DIRECTIONS
Report each line of the data that has "error" somewhere in it.

[Stored items]
$ cat src/rtl/dpk_pkg.sv
package dpk_pkg;

  typedef enum logic [1:0] {
    SZ_LONG = 2'b00,
    SZ_BYTE = 2'b01,
    SZ_WORD = 2'b10,
    SZ_LINE = 2'b11
  } size_e;

  // Control word bits [11:2], MSB first
  typedef struct packed {
    logic [2:0] attr;
    size_e      src_sz;
    size_e      dst_sz;
    logic       src_inc;
    logic [1:0] dst_mode;
  } cfg_t;

  localparam logic [2:0] RA_CTRL = 3'd0;
  localparam logic [2:0] RA_SRC  = 3'd1;
  localparam logic [2:0] RA_DST  = 3'd2;
  localparam logic [2:0] RA_CNT  = 3'd3;
  localparam logic [2:0] RA_STAT = 3'd4;

  localparam logic [1:0] DM_INC = 2'b01;

  // Bytes moved by one whole access of the given size
  function automatic logic [4:0] size_bytes(size_e s);
    case (s)
      SZ_BYTE: return 5'd1;
      SZ_WORD: return 5'd2;
      SZ_LONG: return 5'd4;
      default: return 5'd16;
    endcase
  endfunction

  // Bytes carried by one beat (a line is four longword beats)
  function automatic logic [2:0] beat_bytes(size_e s);
    case (s)
      SZ_BYTE: return 3'd1;
      SZ_WORD: return 3'd2;
      default: return 3'd4;
    endcase
  endfunction

  // Right-justified bus data -> left-justified (MSB lane first)
  function automatic logic [31:0] lane_left(logic [31:0] d, logic [2:0] n);
    return d << (6'd32 - {n, 3'b000});
  endfunction

  // Left-justified buffer head -> right-justified bus data
  function automatic logic [31:0] lane_right(logic [31:0] h, logic [2:0] n);
    return h >> (6'd32 - {n, 3'b000});
  endfunction

endpackage

$ cat src/rtl/dpk_pack_buf.sv
module dpk_pack_buf
  import dpk_pkg::*;
#(
  parameter int BUF_BYTES = 16,
  localparam int BW = 8 * BUF_BYTES,
  localparam int FW = $clog2(BUF_BYTES + 1)
) (
  input  logic          clk,
  input  logic          rst_n,
  input  logic          clr,
  input  logic          push,
  input  logic [2:0]    push_n,
  input  logic [31:0]   push_data,
  input  logic          pop,
  input  logic [2:0]    pop_n,
  output logic [31:0]   head,
  output logic [FW-1:0] fill
);

  logic [BW-1:0] q;
  logic [BW-1:0] ins;

  // New bytes are placed just below the bytes already held
  assign ins  = {lane_left(push_data, push_n), {(BW-32){1'b0}}} >> {fill, 3'b000};
  assign head = q[BW-1 -: 32];

  always_ff @(posedge clk) begin
    if (!rst_n || clr) begin
      q    <= '0;
      fill <= '0;
    end else if (push) begin
      q    <= q | ins;
      fill <= fill + FW'(push_n);
    end else if (pop) begin
      q    <= q << {pop_n, 3'b000};
      fill <= fill - FW'(pop_n);
    end
  end

  a_r8_no_overflow: assert property (@(posedge clk) disable iff (!rst_n || clr)
    push |-> (int'(fill) + int'(push_n)) <= BUF_BYTES)
    else $error("packing buffer overflow");

  a_r8_no_underflow: assert property (@(posedge clk) disable iff (!rst_n || clr)
    pop |-> int'(fill) >= int'(pop_n))
    else $error("packing buffer underflow");

  a_r4_rd_wr_apart: assert property (@(posedge clk) disable iff (!rst_n)
    !(push && pop))
    else $error("read and write beat in one cycle");

endmodule

$ cat src/rtl/dpk_regs.sv
module dpk_regs
  import dpk_pkg::*;
#(
  parameter int ADDR_W = 32,
  parameter int CNT_W  = 16
) (
  input  logic              clk,
  input  logic              rst_n,
  input  logic              reg_we,
  input  logic [2:0]        reg_addr,
  input  logic [31:0]       reg_wdata,
  output logic [31:0]       reg_rdata,
  input  logic              rd_adv,
  input  logic              wr_adv,
  input  logic              idle,
  output cfg_t              cfg,
  output logic              en,
  output logic              done,
  output logic              sw_rst,
  output logic [ADDR_W-1:0] src_addr,
  output logic [ADDR_W-1:0] dst_addr,
  output logic [CNT_W-1:0]  count
);

  logic [CNT_W-1:0]  dbytes_c;
  logic [ADDR_W-1:0] dbytes_a;
  logic [ADDR_W-1:0] sbytes_a;
  logic              last_wr;
  logic              zero_hit;
  logic              ctrl_wr;

  assign dbytes_c = CNT_W'(size_bytes(cfg.dst_sz));
  assign dbytes_a = ADDR_W'(size_bytes(cfg.dst_sz));
  assign sbytes_a = ADDR_W'(size_bytes(cfg.src_sz));
  assign ctrl_wr  = reg_we && (reg_addr == RA_CTRL);
  assign sw_rst   = ctrl_wr && reg_wdata[1];
  assign last_wr  = wr_adv && (count <= dbytes_c);
  assign zero_hit = idle && en && !done && (count == '0);

  always_ff @(posedge clk) begin
    if (!rst_n) begin
      cfg      <= '0;
      en       <= 1'b0;
      done     <= 1'b0;
      src_addr <= '0;
      dst_addr <= '0;
      count    <= '0;
    end else begin
      if (wr_adv) begin
        count <= last_wr ? '0 : count - dbytes_c;
        if (cfg.dst_mode == DM_INC) dst_addr <= dst_addr + dbytes_a;
      end
      if (rd_adv && cfg.src_inc) src_addr <= src_addr + sbytes_a;
      if (last_wr || zero_hit) begin
        done <= 1'b1;
        en   <= 1'b0;
      end
      // software writes take precedence over channel updates
      if (reg_we) begin
        case (reg_addr)
          RA_CTRL: begin
            en  <= reg_wdata[0] && !reg_wdata[1];
            cfg <= cfg_t'(reg_wdata[11:2]);
          end
          RA_SRC:  src_addr <= reg_wdata[ADDR_W-1:0];
          RA_DST:  dst_addr <= reg_wdata[ADDR_W-1:0];
          RA_CNT:  count    <= reg_wdata[CNT_W-1:0];
          RA_STAT: if (reg_wdata[0]) done <= 1'b0;
          default: ;
        endcase
      end
    end
  end

  always_comb begin
    case (reg_addr)
      RA_CTRL: reg_rdata = {20'b0, cfg, 1'b0, en};
      RA_SRC:  reg_rdata = 32'(src_addr);
      RA_DST:  reg_rdata = 32'(dst_addr);
      RA_CNT:  reg_rdata = 32'(count);
      RA_STAT: reg_rdata = {31'b0, done};
      default: reg_rdata = '0;
    endcase
  end

  a_r12_done_stops: assert property (@(posedge clk) disable iff (!rst_n)
    $rose(done) && !$past(reg_we) |-> !en)
    else $error("done raised with enable still set");

  a_r6_src_fixed: assert property (@(posedge clk) disable iff (!rst_n)
    rd_adv && !cfg.src_inc && !reg_we |=> $stable(src_addr))
    else $error("fixed source address moved");

  a_r12_count_nonzero_on_write: assert property (@(posedge clk) disable iff (!rst_n)
    wr_adv |-> count != '0)
    else $error("write completed with zero count");

endmodule
<file path="config.mk">
export PLATFORM = sky130hd
export DESIGN_NAME = cal_clock
export DESIGN_NICKNAME = d
export VERILOG_FILES = /design/src/rtl/cal_pkg.sv /design/src/rtl/cal_commit_stage.sv /design/src/rtl/cal_time_core.sv /design/src/rtl/cal_date_core.sv /design/src/rtl/cal_clock.sv
export SDC_FILE = /design/constraint.sdc
export NUM_CORES = 1
export LEC_CHECK = 0
export BUFFER_PORTS_ARGS = -buffer_cell sky130_fd_sc_hd__buf_2
export CORE_ASPECT_RATIO = 1.2
export CORE_MARGIN = 4
export CORE_UTILIZATION = 56
export CTS_CLUSTER_DIAMETER = 30
export DETAILED_ROUTE_END_ITERATION = 8
export GPL_TIMING_DRIVEN = 1
export PLACE_DENSITY_LB_ADDON = 0.3
export SLEW_MARGIN = 20
export SYNTH_ARGS = -nofsm -noshare
export SYNTH_HDL_FRONTEND = slang
export SYNTH_SLANG_ARGS = --single-unit
</file>
<file path="constraint.sdc">
create_clock -name clk -period 3.5 [get_ports clk]
set_input_delay 0 -clock clk [delete_from_list [all_inputs] [get_ports clk]]
set_output_delay 0 -clock clk [all_outputs]
set_load 0.03 [all_outputs]
</file>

EXERCISE OUTPUT
    else $error("packing buffer overflow");
    else $error("packing buffer underflow");
    else $error("read and write beat in one cycle");
    else $error("done raised with enable still set");
    else $error("fixed source address moved");
    else $error("write completed with zero count");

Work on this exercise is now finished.